**DATASET EXTRACT:**
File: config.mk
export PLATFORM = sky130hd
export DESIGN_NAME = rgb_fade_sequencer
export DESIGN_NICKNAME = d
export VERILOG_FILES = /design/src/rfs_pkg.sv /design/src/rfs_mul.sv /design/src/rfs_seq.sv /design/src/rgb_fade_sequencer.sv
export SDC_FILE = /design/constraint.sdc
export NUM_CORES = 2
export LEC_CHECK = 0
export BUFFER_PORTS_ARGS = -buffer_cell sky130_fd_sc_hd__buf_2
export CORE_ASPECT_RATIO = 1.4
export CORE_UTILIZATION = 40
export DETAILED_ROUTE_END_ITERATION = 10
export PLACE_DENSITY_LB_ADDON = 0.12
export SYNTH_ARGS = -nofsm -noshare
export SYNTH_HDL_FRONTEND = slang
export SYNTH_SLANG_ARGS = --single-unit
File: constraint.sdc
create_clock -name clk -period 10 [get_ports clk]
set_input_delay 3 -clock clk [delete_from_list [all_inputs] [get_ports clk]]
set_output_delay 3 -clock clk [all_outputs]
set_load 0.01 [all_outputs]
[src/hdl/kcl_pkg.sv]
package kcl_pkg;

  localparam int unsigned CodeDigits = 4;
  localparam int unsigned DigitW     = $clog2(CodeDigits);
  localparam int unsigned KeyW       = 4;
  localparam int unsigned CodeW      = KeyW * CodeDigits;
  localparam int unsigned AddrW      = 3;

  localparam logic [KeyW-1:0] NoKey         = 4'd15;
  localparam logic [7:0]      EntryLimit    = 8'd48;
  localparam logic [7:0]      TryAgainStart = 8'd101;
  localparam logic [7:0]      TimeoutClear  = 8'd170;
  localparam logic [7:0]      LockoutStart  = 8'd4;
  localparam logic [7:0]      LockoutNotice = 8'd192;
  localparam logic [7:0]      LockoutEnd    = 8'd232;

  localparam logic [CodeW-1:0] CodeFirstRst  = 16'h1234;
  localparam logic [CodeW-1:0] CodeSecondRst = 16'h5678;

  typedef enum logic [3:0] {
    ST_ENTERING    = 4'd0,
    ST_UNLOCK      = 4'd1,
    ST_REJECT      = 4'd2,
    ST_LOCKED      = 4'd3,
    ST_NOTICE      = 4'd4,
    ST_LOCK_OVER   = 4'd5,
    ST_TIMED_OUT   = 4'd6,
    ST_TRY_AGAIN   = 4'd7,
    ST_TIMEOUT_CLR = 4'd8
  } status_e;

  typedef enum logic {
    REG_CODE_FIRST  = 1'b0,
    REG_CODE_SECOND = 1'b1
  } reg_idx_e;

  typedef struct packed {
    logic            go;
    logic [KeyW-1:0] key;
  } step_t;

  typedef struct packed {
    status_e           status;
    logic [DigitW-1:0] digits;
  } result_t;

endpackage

**WORK INSTRUCTION:**
From the records above, give again exactly the lines running from the line with "File: constraint.sdc" to the line with "localparam int unsigned AddrW", inclusive.

**RESPONSE:**
File: constraint.sdc
create_clock -name clk -period 10 [get_ports clk]
set_input_delay 3 -clock clk [delete_from_list [all_inputs] [get_ports clk]]
set_output_delay 3 -clock clk [all_outputs]
set_load 0.01 [all_outputs]
[src/hdl/kcl_pkg.sv]
package kcl_pkg;

  localparam int unsigned CodeDigits = 4;
  localparam int unsigned DigitW     = $clog2(CodeDigits);
  localparam int unsigned KeyW       = 4;
  localparam int unsigned CodeW      = KeyW * CodeDigits;
  localparam int unsigned AddrW      = 3;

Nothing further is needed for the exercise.